**src/hw/rtl/tpoa_pkg.sv**
```systemverilog
package tpoa_pkg;

  // operation codes
  localparam logic [2:0] OP_SET_BASE = 3'd0;
  localparam logic [2:0] OP_PUSH     = 3'd1;
  localparam logic [2:0] OP_REFRESH  = 3'd2;
  localparam logic [2:0] OP_CLEAR    = 3'd3;
  localparam logic [2:0] OP_TICK     = 3'd4;
  localparam logic [2:0] OP_RESET    = 3'd5;

  // side codes
  localparam logic [1:0] SIDE_LEFT  = 2'd0;
  localparam logic [1:0] SIDE_RIGHT = 2'd1;
  localparam logic [1:0] SIDE_NONE  = 2'd3;

  localparam logic [15:0] MIN_DURATION_MS = 16'd10;

  // controller to datapath
  typedef struct packed {
    logic load;       // latch request fields
    logic scan_init;  // restart slot scan
    logic scan_run;   // scan in progress
    logic scan_sel;   // 1 selection pass, 0 modify pass
    logic apply;      // write entry / decide reselection
    logic emit;       // send selected command
    logic side;       // side being worked on
    logic out_idx;    // result being presented
  } dp_cmd_t;

  // datapath to controller
  typedef struct packed {
    logic       scan_done;
    logic       need_sel;
    logic       enabled;
    logic [1:0] res_cnt;
  } dp_stat_t;

endpackage

```
**src/hw/rtl/tpoa_datapath.sv**
```systemverilog
module tpoa_datapath #(
  parameter int SLOTS = 8
) (
  input  logic               clk,
  input  logic               rst,
  input  tpoa_pkg::dp_cmd_t  cmd,
  output tpoa_pkg::dp_stat_t stat,
  input  logic [2:0]         opcode,
  input  logic [1:0]         side,
  input  logic [63:0]        command,
  input  logic [15:0]        duration_ms,
  input  logic signed [7:0]  priority_req,
  input  logic [7:0]         label_id,
  input  logic [31:0]        now_ms,
  input  logic               cfg_valid,
  input  logic               cfg_data,
  output logic               out_side,
  output logic [63:0]        out_command,
  output logic               last
);
  import tpoa_pkg::*;

  localparam int AW    = (SLOTS > 1) ? $clog2(SLOTS) : 1;
  localparam int DEPTH = 2 ** (AW + 1);
  localparam logic [AW:0] SLOTS_C = (AW + 1)'(SLOTS);

  // latched request
  logic [2:0]  op_r;
  logic [63:0] cmd_r;
  logic [7:0]  pri_r;
  logic [7:0]  lbl_r;
  logic [31:0] now_r;
  logic [31:0] exp_r;

  // slot store
  logic [7:0]  mem_label [DEPTH];
  logic [7:0]  mem_pri   [DEPTH];
  logic [31:0] mem_exp   [DEPTH];
  logic [31:0] mem_seq   [DEPTH];
  logic [63:0] mem_cmd   [DEPTH];
  logic [DEPTH-1:0] valid;
  logic [7:0]  rd_label, rd_pri;
  logic [31:0] rd_exp, rd_seq;
  logic [63:0] rd_cmd;

  // side state
  logic [63:0] base [2];
  logic [63:0] last_sent [2];
  logic [1:0]  ever_sent;
  logic [31:0] seq_cnt;
  logic        enabled;

  // scan state
  logic [AW:0]   rd_idx;
  logic          ev_valid;
  logic [AW-1:0] ev_idx;
  logic          free_found, hit_found, best_found, removed;
  logic [AW-1:0] free_idx, hit_idx;
  logic [31:0]   hit_seq, best_seq;
  logic [7:0]    best_pri;
  logic [63:0]   best_cmd;

  // results
  logic [1:0]  res_cnt;
  logic        res_side [2];
  logic [63:0] res_cmd  [2];

  logic [AW:0]   raddr, waddr, eaddr;
  logic          ev_slot_valid, lbl_match, expired, better, wr_ok;
  logic [31:0]   exp_diff, best_diff, hit_diff;
  logic [AW-1:0] wr_idx;
  logic [63:0]   sel_cmd;
  logic [15:0]   dur_eff;

  assign dur_eff = (duration_ms < MIN_DURATION_MS) ? MIN_DURATION_MS : duration_ms;
  assign raddr   = {cmd.side, rd_idx[AW-1:0]};
  assign eaddr   = {cmd.side, ev_idx};
  assign ev_slot_valid = valid[eaddr];
  assign lbl_match = rd_label == lbl_r;
  assign exp_diff  = rd_exp - now_r;
  assign expired   = (exp_diff == 32'd0) || exp_diff[31];
  assign best_diff = rd_seq - best_seq;
  assign hit_diff  = hit_seq - rd_seq;
  assign better    = !best_found || ($signed(rd_pri) > $signed(best_pri)) ||
                     ((rd_pri == best_pri) && (best_diff != 32'd0) && !best_diff[31]);
  assign wr_ok     = (op_r == OP_REFRESH && hit_found) || free_found;
  assign wr_idx    = (op_r == OP_REFRESH && hit_found) ? hit_idx : free_idx;
  assign waddr     = {cmd.side, wr_idx};
  assign sel_cmd   = (op_r == OP_RESET) ? 64'd0 : (best_found ? best_cmd : base[cmd.side]);

  // status
  always_comb begin
    stat.scan_done = cmd.scan_run && (rd_idx == SLOTS_C) && !ev_valid;
    stat.enabled   = enabled;
    stat.res_cnt   = res_cnt;
    case (op_r)
      OP_PUSH, OP_REFRESH: stat.need_sel = wr_ok;
      default:             stat.need_sel = removed;
    endcase
  end

  // slot store write and registered read
  always_ff @(posedge clk) begin
    if (cmd.apply && (op_r == OP_PUSH || op_r == OP_REFRESH) && wr_ok) begin
      mem_label[waddr] <= lbl_r;
      mem_pri[waddr]   <= pri_r;
      mem_exp[waddr]   <= exp_r;
      mem_seq[waddr]   <= (op_r == OP_REFRESH && hit_found) ? hit_seq : seq_cnt + 32'd1;
      mem_cmd[waddr]   <= cmd_r;
    end
    rd_label <= mem_label[raddr];
    rd_pri   <= mem_pri[raddr];
    rd_exp   <= mem_exp[raddr];
    rd_seq   <= mem_seq[raddr];
    rd_cmd   <= mem_cmd[raddr];
  end

  // request latch
  always_ff @(posedge clk) begin
    if (cmd.load) begin
      op_r  <= opcode;
      cmd_r <= command;
      pri_r <= priority_req;
      lbl_r <= label_id;
      now_r <= now_ms;
      exp_r <= now_ms + {16'd0, dur_eff};
    end
  end

  // scan trackers
  always_ff @(posedge clk) begin
    if (cmd.scan_init) begin
      free_found <= 1'b0;
      hit_found  <= 1'b0;
      best_found <= 1'b0;
      removed    <= 1'b0;
    end else if (cmd.scan_run && ev_valid) begin
      if (cmd.scan_sel) begin
        if (ev_slot_valid && better) begin
          best_found <= 1'b1;
          best_pri   <= rd_pri;
          best_seq   <= rd_seq;
          best_cmd   <= rd_cmd;
        end
      end else begin
        if (!ev_slot_valid && !free_found) begin
          free_found <= 1'b1;
          free_idx   <= ev_idx;
        end
        if (op_r == OP_REFRESH && ev_slot_valid && lbl_match &&
            (!hit_found || ((hit_diff != 32'd0) && !hit_diff[31]))) begin
          hit_found <= 1'b1;
          hit_idx   <= ev_idx;
          hit_seq   <= rd_seq;
        end
        if (ev_slot_valid && ((op_r == OP_CLEAR && lbl_match) ||
                              (op_r == OP_TICK && expired))) begin
          removed <= 1'b1;
        end
      end
    end
  end

  // scan counter
  always_ff @(posedge clk) begin
    if (rst) begin
      rd_idx   <= '0;
      ev_valid <= 1'b0;
    end else if (cmd.scan_init) begin
      rd_idx   <= '0;
      ev_valid <= 1'b0;
    end else if (cmd.scan_run) begin
      if (rd_idx != SLOTS_C) begin
        ev_idx   <= rd_idx[AW-1:0];
        rd_idx   <= rd_idx + 1'b1;
        ev_valid <= 1'b1;
      end else begin
        ev_valid <= 1'b0;
      end
    end
  end

  // valid bits, enable, bases, sequence counter
  always_ff @(posedge clk) begin
    if (rst) begin
      valid   <= '0;
      enabled <= 1'b1;
      base[0] <= '0;
      base[1] <= '0;
      seq_cnt <= '0;
    end else begin
      if (cfg_valid) begin
        enabled <= cfg_data;
        if (!cfg_data) valid <= '0;
      end
      if (cmd.load) begin
        if (opcode == OP_SET_BASE && side != SIDE_NONE) begin
          if (side != SIDE_RIGHT) base[0] <= command;
          if (side != SIDE_LEFT)  base[1] <= command;
        end
        if (opcode == OP_RESET) begin
          valid   <= '0;
          base[0] <= '0;
          base[1] <= '0;
        end
      end
      if (cmd.scan_run && ev_valid && !cmd.scan_sel && ev_slot_valid &&
          ((op_r == OP_CLEAR && lbl_match) || (op_r == OP_TICK && expired))) begin
        valid[eaddr] <= 1'b0;
      end
      if (cmd.apply && (op_r == OP_PUSH || op_r == OP_REFRESH) && wr_ok) begin
        valid[waddr] <= 1'b1;
        if (!(op_r == OP_REFRESH && hit_found)) seq_cnt <= seq_cnt + 32'd1;
      end
    end
  end

  // send with duplicate suppression
  always_ff @(posedge clk) begin
    if (rst) begin
      ever_sent    <= '0;
      last_sent[0] <= '0;
      last_sent[1] <= '0;
      res_cnt      <= '0;
    end else if (cmd.load) begin
      res_cnt <= '0;
    end else if (cmd.emit) begin
      if (!(ever_sent[cmd.side] && last_sent[cmd.side] == sel_cmd) && res_cnt != 2'd2) begin
        last_sent[cmd.side] <= sel_cmd;
        ever_sent[cmd.side] <= 1'b1;
        res_side[res_cnt[0]] <= cmd.side;
        res_cmd[res_cnt[0]]  <= sel_cmd;
        res_cnt <= res_cnt + 2'd1;
      end
    end
  end

  assign out_side    = res_side[cmd.out_idx];
  assign out_command = res_cmd[cmd.out_idx];
  assign last        = ({1'b0, cmd.out_idx} + 2'd1) == res_cnt;

endmodule

```
**src/hw/rtl/tpoa_ctrl.sv**
```systemverilog
module tpoa_ctrl (
  input  logic               clk,
  input  logic               rst,
  input  logic               in_valid,
  output logic               in_ready,
  output logic               out_valid,
  input  logic               out_ready,
  input  logic [2:0]         opcode,
  input  logic [1:0]         side,
  output tpoa_pkg::dp_cmd_t  cmd,
  input  tpoa_pkg::dp_stat_t stat
);
  import tpoa_pkg::*;

  localparam logic [2:0] S_IDLE  = 3'd0;
  localparam logic [2:0] S_MOD   = 3'd1;
  localparam logic [2:0] S_APPLY = 3'd2;
  localparam logic [2:0] S_SEL   = 3'd3;
  localparam logic [2:0] S_EMIT  = 3'd4;
  localparam logic [2:0] S_NEXT  = 3'd5;
  localparam logic [2:0] S_OUT   = 3'd6;

  logic [2:0] state, state_next;
  logic       cur_side, cur_side_next;
  logic       hi_side, hi_side_next;
  logic       out_idx, out_idx_next;
  logic [2:0] op_r, op_r_next;
  logic       accept;

  assign in_ready  = state == S_IDLE;
  assign out_valid = state == S_OUT;
  assign accept    = in_valid && in_ready;

  // next state and datapath commands
  always_comb begin
    state_next    = state;
    cur_side_next = cur_side;
    hi_side_next  = hi_side;
    out_idx_next  = out_idx;
    op_r_next     = op_r;
    cmd           = '0;
    cmd.side      = cur_side;
    cmd.out_idx   = out_idx;
    case (state)
      S_IDLE: begin
        if (accept) begin
          cmd.load      = 1'b1;
          op_r_next     = opcode;
          cur_side_next = side == SIDE_RIGHT;
          hi_side_next  = side != SIDE_LEFT;
          case (opcode)
            OP_SET_BASE: begin
              if (side != SIDE_NONE && stat.enabled) begin
                cmd.scan_init = 1'b1;
                state_next    = S_SEL;
              end
            end
            OP_PUSH, OP_REFRESH, OP_CLEAR: begin
              if (side != SIDE_NONE && stat.enabled) begin
                cmd.scan_init = 1'b1;
                state_next    = S_MOD;
              end
            end
            OP_TICK: begin
              cur_side_next = 1'b0;
              hi_side_next  = 1'b1;
              if (stat.enabled) begin
                cmd.scan_init = 1'b1;
                state_next    = S_MOD;
              end
            end
            OP_RESET: begin
              cur_side_next = 1'b0;
              hi_side_next  = 1'b1;
              state_next    = S_EMIT;
            end
            default: ;
          endcase
        end
      end
      S_MOD: begin
        cmd.scan_run = 1'b1;
        if (stat.scan_done) state_next = S_APPLY;
      end
      S_APPLY: begin
        cmd.apply = 1'b1;
        if (stat.need_sel) begin
          cmd.scan_init = 1'b1;
          state_next    = S_SEL;
        end else begin
          state_next = S_NEXT;
        end
      end
      S_SEL: begin
        cmd.scan_run = 1'b1;
        cmd.scan_sel = 1'b1;
        if (stat.scan_done) state_next = S_EMIT;
      end
      S_EMIT: begin
        cmd.emit   = 1'b1;
        state_next = S_NEXT;
      end
      S_NEXT: begin
        if (cur_side == hi_side) begin
          out_idx_next = 1'b0;
          state_next   = (stat.res_cnt != 2'd0) ? S_OUT : S_IDLE;
        end else begin
          cur_side_next = 1'b1;
          case (op_r)
            OP_RESET: state_next = S_EMIT;
            OP_SET_BASE: begin
              cmd.scan_init = 1'b1;
              state_next    = S_SEL;
            end
            default: begin
              cmd.scan_init = 1'b1;
              state_next    = S_MOD;
            end
          endcase
        end
      end
      S_OUT: begin
        if (out_ready) begin
          if (({1'b0, out_idx} + 2'd1) == stat.res_cnt) state_next = S_IDLE;
          else out_idx_next = 1'b1;
        end
      end
      default: state_next = S_IDLE;
    endcase
  end

  // control registers
  always_ff @(posedge clk) begin
    if (rst) begin
      state    <= S_IDLE;
      cur_side <= 1'b0;
      hi_side  <= 1'b0;
      out_idx  <= 1'b0;
      op_r     <= OP_SET_BASE;
    end else begin
      state    <= state_next;
      cur_side <= cur_side_next;
      hi_side  <= hi_side_next;
      out_idx  <= out_idx_next;
      op_r     <= op_r_next;
    end
  end

  // checks
  a_no_overlap: assert property (@(posedge clk) disable iff (rst)
    !(in_ready && out_valid)) else $error("request accepted while results pending");
  a_res_bound: assert property (@(posedge clk) disable iff (rst)
    stat.res_cnt != 2'd3) else $error("result count overflow");
  a_out_nonempty: assert property (@(posedge clk) disable iff (rst)
    out_valid |-> stat.res_cnt != 2'd0) else $error("presenting with no results");
  a_done_in_scan: assert property (@(posedge clk) disable iff (rst)
    stat.scan_done |-> (state == S_MOD || state == S_SEL)) else $error("stray scan done");

endmodule

```
**src/hw/rtl/timed_priority_override_arbiter.sv**
```systemverilog
// Steps per addressed side, after the request is accepted: modify pass, apply, selection pass,
// send and step; set base skips modify and apply, a side left unchanged skips selection and send.
// Results then go out one per cycle while out_ready is high; in_ready returns after the last.
// One request at a time. Reset (rst, synchronous): tables empty, bases and last sent
// cleared, enabled set to 1. cfg_ready is always high; writing 0 empties both tables.
module timed_priority_override_arbiter #(
  parameter int SLOTS_PER_SIDE = 8
) (
  input  logic              clk,
  input  logic              rst,
  input  logic              in_valid,
  output logic              in_ready,
  input  logic [2:0]        opcode,
  input  logic [1:0]        side,
  input  logic [63:0]       command,
  input  logic [15:0]       duration_ms,
  input  logic signed [7:0] priority_req,
  input  logic [7:0]        label_id,
  input  logic [31:0]       now_ms,
  output logic              out_valid,
  input  logic              out_ready,
  output logic              out_side,
  output logic [63:0]       out_command,
  output logic              last,
  input  logic              cfg_valid,
  output logic              cfg_ready,
  input  logic              cfg_data
);
  import tpoa_pkg::*;

  dp_cmd_t  cmd;
  dp_stat_t stat;

  assign cfg_ready = 1'b1;

  tpoa_ctrl u_ctrl (
    .clk       (clk),
    .rst       (rst),
    .in_valid  (in_valid),
    .in_ready  (in_ready),
    .out_valid (out_valid),
    .out_ready (out_ready),
    .opcode    (opcode),
    .side      (side),
    .cmd       (cmd),
    .stat      (stat)
  );

  tpoa_datapath #(.SLOTS(SLOTS_PER_SIDE)) u_dp (
    .clk          (clk),
    .rst          (rst),
    .cmd          (cmd),
    .stat         (stat),
    .opcode       (opcode),
    .side         (side),
    .command      (command),
    .duration_ms  (duration_ms),
    .priority_req (priority_req),
    .label_id     (label_id),
    .now_ms       (now_ms),
    .cfg_valid    (cfg_valid),
    .cfg_data     (cfg_data),
    .out_side     (out_side),
    .out_command  (out_command),
    .last         (last)
  );

endmodule
```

===

### What needs to be done
Give only the number of lines in the data that hold the string "with".

### Output for this task
2